- Opening Delimiter -

===== config.mk =====
export PLATFORM = sky130hd
export DESIGN_NAME = evrRx
export DESIGN_NICKNAME = d
export VERILOG_FILES = /design/src/design/evrPkg.sv /design/src/design/commaAligner.sv /design/src/design/eventDecoder.sv /design/src/design/monitorQueue.sv /design/src/design/evrRx.sv
export SDC_FILE = /design/constraint.sdc
export NUM_CORES = 2
export LEC_CHECK = 0
export ABC_AREA = 1
export BUFFER_PORTS_ARGS = -buffer_cell sky130_fd_sc_hd__buf_2
export CAP_MARGIN = 10
export CORE_MARGIN = 2
export CORE_UTILIZATION = 64
export DETAILED_ROUTE_END_ITERATION = 8
export PLACE_DENSITY = 0.83
export SETUP_SLACK_MARGIN = 0.15
export SYNTH_ARGS = -nofsm -noshare
export SYNTH_HDL_FRONTEND = slang
export SYNTH_HIERARCHICAL = 1
export SYNTH_SLANG_ARGS = --single-unit

===== constraint.sdc =====
create_clock -name evrClk -period 4.2 [get_ports evrClk]
set_clock_uncertainty 0.05 [all_clocks]
set_input_delay 0.21 -clock evrClk [delete_from_list [all_inputs] [get_ports evrClk]]
set_output_delay 0.21 -clock evrClk [all_outputs]
set_load 0.1 [all_outputs]

===== src/design/evrPkg.sv =====
// Event receiver shared definitions

package evrPkg;

    //////////////////////////////////////////////////////////////////////
    // link and alignment
    localparam logic [7:0] COMMA_CHAR = 8'hBC;  // K28.5
    localparam int COMMAS_NEEDED = 60;          // clean commas before aligned
    localparam int COMMA_RELOAD = COMMAS_NEEDED - 1;
    localparam int COMMA_WIDTH = $clog2(COMMAS_NEEDED) + 1;  // msb is the aligned flag

    //////////////////////////////////////////////////////////////////////
    // event codes and markers
    localparam logic [7:0] PPS_CODE = 8'd125;
    localparam logic [7:0] HB_CODE = 8'd122;
    localparam int PPS_STRETCH_CYCLES = 60;
    localparam int HB_STRETCH_CYCLES = 400;  // shortened heartbeat for simulation
    // one counter width covers both stretchers
    localparam int STRETCH_WIDTH = $clog2(HB_STRETCH_CYCLES + 1);

    localparam int TRIGGER_COUNT = 8;
    localparam int TICK_WIDTH = 32;  // evrClk cycles since last PPS

    //////////////////////////////////////////////////////////////////////
    // monitor queue
    localparam int MON_DEPTH = 8;
    localparam int MON_PTR_WIDTH = $clog2(MON_DEPTH);
    localparam int MON_COUNT_WIDTH = MON_PTR_WIDTH + 1;  // holds 0..MON_DEPTH
    localparam int MON_CREDITS = 4;
    localparam int CREDIT_WIDTH = $clog2(MON_CREDITS + 1);

    //////////////////////////////////////////////////////////////////////
    // one received word, raw bits or dbus/code byte pair
    typedef union packed {
        logic [15:0] raw;
        struct packed {
            logic [7:0] dbus;  // distributed bus byte
            logic [7:0] code;  // event code, also where commas land
        } bytes;
    } evrWordU;

    typedef struct packed {
        evrWordU word;
        logic [1:0] isK;
        logic [1:0] notInTable;
        logic [1:0] dispErr;
    } rxWordS;  // 22 bits from the 8b/10b decoder

    typedef struct packed {
        evrWordU word;
        logic [1:0] isK;
    } charsS;  // 18 bits, zero unless aligned and clean

    typedef struct packed {
        logic monitor;                    // queue this code
        logic [TRIGGER_COUNT-1:0] trig;
    } actionS;

    typedef struct packed {
        logic en;
        logic [7:0] addr;  // event code to program
        actionS action;
    } actWrS;

    typedef struct packed {
        logic [7:0] code;
        logic [TICK_WIDTH-1:0] ticks;
    } monEntryS;

endpackage
[src/include/permutePipeline_defines.svh]
`ifndef PERMUTE_PIPELINE_DEFINES_SVH
`define PERMUTE_PIPELINE_DEFINES_SVH

// Lane count and word widths
`define NUMBER_OF_PERMUTATORS 2
`define BOT_WIDTH 128

// Low 3 bits pick variable a, high 3 bits pick variable b
`define PERMUTE_WIDTH 6

`define PCOEFF_COUNT_BITWIDTH 16
// A single term needs up to 35 bits (2**32 plus margin for the shift)
`define PCOEFF_SUM_BITWIDTH (`PCOEFF_COUNT_BITWIDTH + 35)

// Lane input buffering
`define LANE_FIFO_DEPTH_LOG2 4
`define LANE_SLOWDOWN_LEVEL 10

// Result buffering towards the host
`define RESULT_FIFO_DEPTH_LOG2 4
`define RESULT_SLOWDOWN_LEVEL 10

`endif
[src/hdl/permutePipelinePkg.sv]
`include "permutePipeline_defines.svh"

package permutePipelinePkg;

    // One input lane word
    typedef struct packed {
        logic                      valid;
        logic [`PERMUTE_WIDTH-1:0] permute;
        logic [`BOT_WIDTH-1:0]     bot;
    } laneBot_t;

    // Merged stream after the variable swap
    typedef struct packed {
        logic                  valid;
        logic                  last;
        logic [`BOT_WIDTH-1:0] bot;
    } permutedBot_t;

    // Batch result, also the results FIFO word
    typedef struct packed {
        logic [`PCOEFF_SUM_BITWIDTH-1:0]   sum;
        logic [`PCOEFF_COUNT_BITWIDTH-1:0] count;
    } pcoeffResult_t;

endpackage
<file path="config.mk">
export PLATFORM = sky130hd
export DESIGN_NAME = syncFifo
export DESIGN_NICKNAME = d
export VERILOG_FILES = /design/src/hdl/syncFifo.sv
export SDC_FILE = /design/constraint.sdc
export NUM_CORES = 1
export LEC_CHECK = 0
export ABC_AREA = 0
export BUFFER_PORTS_ARGS = -buffer_cell sky130_fd_sc_hd__clkbuf_2
export CAP_MARGIN = 15
export CELL_PAD_IN_SITES_DETAIL_PLACEMENT = 0
export CELL_PAD_IN_SITES_GLOBAL_PLACEMENT = 2
export CORE_MARGIN = 8
export CORE_UTILIZATION = 51
export DETAILED_ROUTE_END_ITERATION = 8
export PLACE_DENSITY_LB_ADDON = 0.1
export SYNTH_ARGS = -nofsm -noshare
export SYNTH_HDL_FRONTEND = slang
export SYNTH_SLANG_ARGS = --single-unit
</file>
<file path="constraint.sdc">
create_clock -name clk -period 5.6 [get_ports clk]
set_input_delay 0.28 -clock clk [delete_from_list [all_inputs] [get_ports clk]]
set_output_delay 0.28 -clock clk [all_outputs]
set_load 0.005 [all_outputs]
</file>
<file path="src/hdl/syncFifo.sv">
`timescale 1ns/1ns

module syncFifo #(
    parameter int WIDTH = 8,
    parameter int DEPTH_LOG2 = 4
) (
    input  logic                  clk,
    input  logic                  reset,
    input  logic                  writeEnable,
    input  logic [WIDTH-1:0]      dataIn,
    input  logic                  readRequest,
    output logic [WIDTH-1:0]      dataOut,
    output logic [DEPTH_LOG2:0]   usedw,
    output logic                  empty
);
    localparam int DEPTH = 1 << DEPTH_LOG2;

    logic [WIDTH-1:0] storage [DEPTH];
    logic [DEPTH_LOG2-1:0] writePtr;
    logic [DEPTH_LOG2-1:0] readPtr;

    always_ff @(posedge clk) begin
        if (writeEnable) begin
            storage[writePtr] <= dataIn;
        end
    end

    always_ff @(posedge clk) begin
        if (reset) begin
            writePtr <= '0;
            readPtr <= '0;
            usedw <= '0;
        end else begin
            if (writeEnable) begin
                writePtr <= writePtr + 1'b1;
            end
            if (readRequest) begin
                readPtr <= readPtr + 1'b1;
            end
            usedw <= usedw + (DEPTH_LOG2 + 1)'(writeEnable) - (DEPTH_LOG2 + 1)'(readRequest);
        end
    end

    // Fall-through: head entry is always on the output
    assign dataOut = storage[readPtr];
    assign empty = (usedw == '0);

    noOverflow: assert property (@(posedge clk) disable iff (reset)
        writeEnable |-> usedw != (DEPTH_LOG2 + 1)'(DEPTH));

    noUnderflow: assert property (@(posedge clk) disable iff (reset)
        readRequest |-> !empty);

endmodule

</file>
; ---- Word-level counts from Yosys, hierarchy flattened
; Memory sizes are Yosys's and may differ from the RTL's. A register that Yosys moved wholly into a read port is not among the register bits.
; Cells that the tools add are included.
[op_classes]
add_sub_neg = 4
n_mux = 4
n_reduce_logical = 1
[op_table]
columns = cell, n
row1 = $add A4 B1 Y4 const B, 2
row2 = $mux W4, 2
row3 = $add A5 B1 Y5, 1
row4 = $logic_not A5 Y1, 1
row5 = $sub A5 B1 Y5, 1
row6 = $mux W1, 2
[word_totals]
ff_bits = 13
ram_bits = 128
inputBits = 12
output_inout_bits = 14
elab_cells = 13
memories = 1
[memory_table]
columns = name, depth, word_bits, read_ports, rd_clocked_by_memory_dff, wr, line_no
row1 = storage, 16, 8, 1, 1, 1, 18  ; logic [WIDTH-1:0] storage [DEPTH];

; ---- Logic depth before layout (Yosys ltp)
; Gate-level depths: netlist of the first run.
[logic_depth]
ltp_word = 3
mapped_depth = 9
depth_no_buf = 9

; ---- Least setup slack after synthesis of the first run
; OpenSTA, ideal clock, no wires.
[synth_timing]
path_kind = register to register
from = register usedw[0]
to = register usedw[4]
setup_time_ps = 70
arrival_time_ps = 1883
t_required_ps = 5530
setup_slack_ps = 3648
path_stages_with_launch = 10
path_buffers = 0
period_less_slack_ps = 1952
cell_sequence = dfxtp_1 inv_1 ha_1 inv_1 ha_1 fa_1 a21oi_1 nor2_1 or3_1 a21oi_1
[synth_between]
elab_chain_cells = 2
[synth_rtl]
columns = element, line_no
row1 = "start, declared", 13  ; output logic [DEPTH_LOG2:0] usedw,
row2 = "start signal, assigned", 40  ; usedw <= usedw + (DEPTH_LOG2 + 1)'(writeEnable) - (DEPTH_LOG2 + 1)'(readRequest);
row3 = $add A5 B1 Y5, 40
row4 = $sub A5 B1 Y5, 40
; No other way between the ends.
; A chain may end at the register's enable or synchronous reset.

==> out/summary.txt, run 1 <==
Seq. cell area: 4190 um2
Multi-input gate area: 1450 um2
sequential share of power: 47.4%
via/cell ratio: 5.52
register area share after synthesis: 72.6%
Tot GR Track Use: 15.3%
hold path endpoint: usedw[4]$_SDFF_PP0_
Detailed Route WL: 10.5 mm
Initial Util: 51.3%
Pint: 2.07 mW
CTS Buf Count: 17
full die area: 15,000 um2
Final period util: 51.6%
post-CTS resize count: 0
leakage power: 2.25 nW
layout cells sized above 1: 22.1%
most common cell after layout, fill and taps aside: edfxtp_1
number of buffers and inverters on the critical path: 1
slew margin rel.: 27.3%
Slew @ Worst Pin: 1.09 ns
Worst IR Drop VDD: 0.222 mV
# DRC: 0
Worst EP required: 5.32 ns
Avg WL per Cell: 21.9 um
largest net degree at the start of global routing: 33
Worst Setup End Kind: primary output
clock network fraction of total power: 44.3%
vias in the first global route: 2,892
Final HPWL DP: 6.74 mm
Die H: 122 um
syn_area_per_cell: 19.6 um2
clock period minus worst slack: 2.89 ns
Final Net Count: 350
P_sw: 557 uW
Sw Share: 21.2%
status: finished clean
setup violators final: 0
r2r setup slk: 3.51 ns
Setup Skew: 0.0107 ns
antenna cell count: 0
syn_nets: 318
DR iter-0 viols: 205
Hold Crit Class: in2reg
Reg-to-Reg End: usedw[4]$_SDFF_PP0_
CP Launch Type: register
postcts setup bufs: 0
Post-Syn Instances: 294
Vias: 2,661
number of detailed-route iterations in the first pass: 4
initial antenna violation count: 0
Root Driver: clkbuf_16
Max Clock Freq: 346 MHz
worst-skew pair later-pin latency: 0.41 ns
Crit-path slowest cell: dfxtp_2
# rows: 39
combinational fraction of design power: 8.3%
PnR worst setup slack: 2.71 ns
CTS tree: done
Setup WS pre-CTS: 3.03 ns
Detail Route Antenna Nets: 0
Crit Path Category: reg2out
Final Hold Viols: 0
Worst R2R Start: usedw[0]$_SDFF_PP0_
Hold Crit Depth: 2
Critical Path Fanout Max: 32
Worst Reg-to-Reg Cells: 9
CP top delay family: flip-flops
# hold bufs at CTS: 0
most frequent cells in the layout: 128 x edfxtp_1, 25 x clkbuf_2, 18 x mux4_2
PwrDens: 398 nW/um2
clock sinks: 145
Hold Startpoint: reset
total grt overflow: 0
FILL cells: 836
CP Cell Sequence: mux4_1, a22oi_1, nand2_1, clkbuf_2
first-pass GRT wire length: 16.5 mm
final max-slew violation count: 0
#FFs+latches synth: 145
crit path DAT: 2.61 ns
Max Root-Sink Buffers: 2
H-tree Lvls: 4
Netlist Area Pre-Place: 5760 um2
Synth Warn #: 0
Placer Congestion: 0.688
Area Overhead vs Synth: 14.5%
CP max stage delay: 1.05 ns
core area: 11,200 um2
Max-Cap Viols: 0
Netlist cell types: 31
clock slew at reported path FFs: 0.06 ns
unrepaired setup endpoints after global routing: false
final setup TNS: 0 ns
die width: 122 um
Port-buffer cells: 25
Top-Level Pins: 26
-- cell usage after synthesis, drive strengths merged --
| cell type | number | share of area, % |
|---|---|---|
| xnor2 | 4 | 0.61 |
| a21o | 1 | 0.13 |
| inv | 8 | 0.52 |
| and3b | 1 | 0.15 |
| ha | 11 | 2.4 |
| a22oi | 16 | 2.1 |
| mux4 | 32 | 13 |
| and2b | 1 | 0.13 |
| a21oi | 3 | 0.26 |
| and2 | 17 | 1.8 |
| clkbuf | 2 | 0.13 |
| nor3b | 1 | 0.13 |
| buf | 7 | 0.96 |
| and3 | 1 | 0.11 |
| nor2 | 14 | 0.91 |
| or3 | 1 | 0.11 |
| xor2 | 5 | 0.76 |
| o21ai | 1 | 0.087 |
| fa | 1 | 0.35 |
| edfxtp | 128 | 67 |
| dfxtp | 17 | 5.9 |
| nand2 | 11 | 0.72 |
| nand4 | 2 | 0.22 |
| mux2i | 2 | 0.35 |
| nor2b | 3 | 0.33 |
| clkdlybuf4s25 | 3 | 0.52 |
| nor4b | 1 | 0.15 |
-- through the flow --
| stage | area, um2 | hold WS, ns | total power [mW] | utilization [%] | cells |
|---|---|---|---|---|---|
| floorplan | 5760 | 0.349 | 1.41 | - | 294 |
| detailed placement | 5970 | 0.547 | 1.49 | 53.2 | 450 |
| finish | 6590 | 0.240 | 2.62 | 58.8 | 482 |
| CTS | 6590 | 0.227 | 2.65 | 58.8 | 482 |
| global route | 6590 | 0.243 | 2.72 | 58.8 | 482 |
| global placement | 5970 | 0.526 | 1.49 | 53.2 | 450 |
-- state kept, by name (all words and copies together), names as in the netlist, named ones only --
signal / flops
storage: 128
usedw: 5
readPtr: 4
writePtr: 4
-- metal layers --
layer,track usage (%),routed length [um]
met3,4.97,519
met4,4.95,104
met1,19.7,4670
met5,0,0
met2,24.3,5250
-- worst register-to-register path: stages (launching register included) --
cell,delay [ns]
dfxtp_1,0.37
inv_1,0.06
ha_1,0.26
inv_1,0.04
ha_1,0.20
fa_1,0.41
a21oi_1,0.16
nor2_1,0.07
or3_1,0.34
a21oi_1,0.13
-- cells by family (layout without fill, tap and decap cells) --
kind of cell / count (synthesis) / count (layout) / share of synthesized area (%)
AO/OA/AOI/OAI: 21 / 21 / 2.56
XOR/XNOR: 9 / 9 / 1.37
adder cells (fa/ha/maj): 12 / 12 / 2.74
buffers and inverters: 20 / 65 / 2.13
flip-flops: 145 / 145 / 72.6
multiplexers: 34 / 34 / 13.8
AND/OR/NAND/NOR: 53 / 53 / 4.80
-- layout make-up --
cell class | instances | share of cell area (%)
Sequential cell | 145 | 63.5
Timing Repair Buffer | 25 | 1.90
Clock inverter | 13 | 2.83
Tap cell | 143 | 2.71
Clock buffer | 19 | 6.57
Multi-Input combinational cell | 129 | 22.0
Inverter | 8 | 0.455
-- power groups by stage --
stage | Combinational, mW | Sequential (mW) | Clock (mW)
CTS | 0.223 | 1.25 | 1.18
global placement | 0.221 | 1.27 | 0
detailed placement | 0.222 | 1.27 | 0
floorplan | 0.169 | 1.24 | 0
global route | 0.248 | 1.25 | 1.23
finish | 0.218 | 1.24 | 1.16
-- worst max path at each step --
| stage | to | slack, ns | depth (start not counted) |
|---|---|---|---|
| after floorplan | usedw[4]$_SDFF_PP0_ | 3.65 | 9 |
| after CTS | dataOut[5] | 2.59 | 4 |
| after global placement | dataOut[5] | 3.05 | 4 |
| after global routing | dataOut[5] | 2.50 | 4 |
| after detailed placement | dataOut[5] | 3.03 | 4 |
| final | dataOut[2] | 2.71 | 4 |
(Power assumes the default switching activity.)
==> inputs of run 2 (changes only) <==
CORE_UTILIZATION = 43   (was 51)
clock period = 2.61 ns   (was 5.6 ns; I/O delays follow)
==> out/summary.txt, run 2 (synthesized netlist as in run 1, its figures left out) <==
Largest regs: storage x128, usedw x5
Worst IR Drop VDD: 0.460 mV (+110%)
# hold bufs at CTS: 0 (unchanged)
CTS Buf Count: 17 (unchanged)
Final period util: 92.2%
crit path DAT: 2.28 ns (-0.33 ns)
Port-buffer cells: 25 (unchanged)
final setup TNS: 0 ns (unchanged)
Final Instance Area: 6650 um2 (+0.85%)
Root Driver: clkbuf_16
H-tree Lvls: 4 (unchanged)
Pint: 4.42 mW (+110%)
post-CTS resize count: 0 (unchanged)
Sw Share: 21.1% (-0.16 points)
layout cells sized above 1: 21.9% (-0.19 points)
vias in the first global route: 2,887 (-0.17%)
full die area: 17,400 um2 (+16%)
status: finished clean
Worst EP required: 2.48 ns (-2.84 ns)
final max-slew violation count: 0 (unchanged)
Worst Setup End Kind: primary output
Tot GR Track Use: 13.7% (-1.7 points)
postcts setup bufs: 0 (unchanged)
initial antenna violation count: 0 (unchanged)
clock period minus worst slack: 2.41 ns
most frequent cells in the layout: 128 x edfxtp_1, 25 x clkbuf_2, 18 x mux4_2
clock sinks: 145 (unchanged)
Critical Path Fanout Max: 25 (-22%)
Detail Route Antenna Nets: 0 (unchanged)
Setup Skew: 0.00470 ns (-0.00598 ns)
number of buffers and inverters on the critical path: 2 (+1)
combinational fraction of design power: 9.4% (+1.1 points)
Max-Cap Viols: 0 (unchanged)
Placer Congestion: 0.677 (-1.5%)
Placed Instances: 486 (+8.0%)
Power Total: 5.61 mW (+110%)
Slew @ Worst Pin: 0.727 ns (-0.364 ns)
clock slew at reported path FFs: 0.06 ns (about the same)
Crit-path slowest cell: mux4_2
Most flops, register: storage
die width: 132 um (+7.7%)
via/cell ratio: 5.21 (-5.6%)
Setup WS pre-CTS: 0.571 ns (-2.46 ns)
unrepaired setup endpoints after global routing: false
Vias: 2,700 (+1.5%)
DR iter-0 viols: 152 (-26%)
number of detailed-route iterations in the first pass: 4 (unchanged)
Initial Util: 43.7% (-7.7 points)
largest net degree at the start of global routing: 33 (unchanged)
Max Clock Freq: 415 MHz
total grt overflow: 0 (unchanged)
Avg WL per Cell: 21.2 um (-3.0%)
Post-Layout Cell Count: 518 (+7.5%)
antenna cell count: 0 (unchanged)
Final HPWL DP: 7.05 mm (+4.6%)
most common cell after layout, fill and taps aside: edfxtp_1
worst-skew pair later-pin latency: 0.41 ns (about the same)
Detailed Route WL: 11.0 mm (+4.2%)
setup violators final: 0 (unchanged)
sequential share of power: 46.9% (-0.5 points)
CP Launch Type: register
CP top delay family: multiplexers
leakage power: 2.27 nW (+0.93%)
core area: 13,200 um2 (+18%)
CP Cell Sequence: buf_12, mux4_2, a22oi_1, nand2_1, clkbuf_2
Top-Level Pins: 26 (unchanged)
hold slack final: 0.0823 ns (-0.157 ns)
Area Overhead vs Synth: 15.4%
CTS tree: done
# rows: 42 (+7.7%)
P_sw: 1.18 mW (+110%)
Crit Path Category: reg2out
r2r setup slk: 0.58 ns (-2.93 ns)
Die H: 132 um (+7.7%)
Post-DP Area: 6050 um2 (+1.3%)
Final Hold Viols: 0 (unchanged)
Hold Crit Class: in2reg
Max Root-Sink Buffers: 2 (unchanged)
Util after Layout: 50.4% (-8.3 points)
first-pass GRT wire length: 17.3 mm (+4.7%)
# DRC: 0 (unchanged)
slew margin rel.: 51.4% (+24 points)
clock network fraction of total power: 43.7% (-0.6 points)
Final Net Count: 353 (+0.86%)
PnR worst setup slack: 0.202 ns (-2.51 ns)
PwrDens: 843 nW/um2 (+110%)
CP max stage delay: 0.53 ns (-0.52 ns)
max reg flops: 128 (unchanged)
run 2: path summary, 6_finish.rpt:
path	startpoint	end	cells past startpoint
hold / removal	readRequest	readPtr[0]$_SDFFE_PP0P_	3
setup / recovery	register	dataOut[7]	5
setup reg to reg	usedw[0]$_SDFF_PP0_	usedw[4]$_SDFF_PP0_	9
hold reg to reg	readPtr[3]$_SDFFE_PP0P_	readPtr[3]$_SDFFE_PP0P_	2
run 2: final cells by class:
| type | count | area, um2 |
|---|---|---|
| clock inverters | 13 | 168 |
| inverters | 8 | 30.0 |
| flip-flops and latches | 145 | 4190 |
| multi-input cells | 129 | 1450 |
| clock buffers | 19 | 433 |
| well taps | 176 | 220 |
| repair buffers | 28 | 160 |
| fillers | 1076 | 6540 |
run 2: power groups by stage:
| stage | Combinational, mW | Sequential [mW] | Clock [mW] |
|---|---|---|---|
| finish | 0.524 | 2.63 | 2.45 |
| global route | 0.592 | 2.64 | 2.59 |
| CTS | 0.538 | 2.63 | 2.50 |
| detailed placement | 0.533 | 2.68 | 0 |
| global placement | 0.536 | 2.68 | 0 |
| floorplan | 0.363 | 2.67 | 0 |
run 2: worst register-to-register path, stage by stage (launching register included):
cell     delay, ns
dfxtp_1       0.34
inv_1         0.05
ha_1          0.26
inv_1         0.04
ha_1          0.19
fa_1          0.40
a21oi_1       0.15
nor2_1        0.06
or3_1         0.34
a21oi_1       0.14
run 2: routing by layer:
| metal | up-vias | global-route usage (%) | wire (um) |
|---|---|---|---|
| met5 | - | 0 | 0 |
| met4 | 0 | 5.87 | 201 |
| met3 | 16 | 4.38 | 441 |
| met2 | 53 | 21.1 | 5360 |
| met1 | 1386 | 17.4 | 4980 |
| li1 | 1245 | - | - |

- Closing Delimiter -

= Activity =
Take the lines above from the one containing "dfxtp_1,0.37" to the one containing "stage | Combinational, mW | Sequential (mW)" and retype them exactly, both ends included, with nothing added.

= Output for this exercise =
dfxtp_1,0.37
inv_1,0.06
ha_1,0.26
inv_1,0.04
ha_1,0.20
fa_1,0.41
a21oi_1,0.16
nor2_1,0.07
or3_1,0.34
a21oi_1,0.13
-- cells by family (layout without fill, tap and decap cells) --
kind of cell / count (synthesis) / count (layout) / share of synthesized area (%)
AO/OA/AOI/OAI: 21 / 21 / 2.56
XOR/XNOR: 9 / 9 / 1.37
adder cells (fa/ha/maj): 12 / 12 / 2.74
buffers and inverters: 20 / 65 / 2.13
flip-flops: 145 / 145 / 72.6
multiplexers: 34 / 34 / 13.8
AND/OR/NAND/NOR: 53 / 53 / 4.80
-- layout make-up --
cell class | instances | share of cell area (%)
Sequential cell | 145 | 63.5
Timing Repair Buffer | 25 | 1.90
Clock inverter | 13 | 2.83
Tap cell | 143 | 2.71
Clock buffer | 19 | 6.57
Multi-Input combinational cell | 129 | 22.0
Inverter | 8 | 0.455
-- power groups by stage --
stage | Combinational, mW | Sequential (mW) | Clock (mW)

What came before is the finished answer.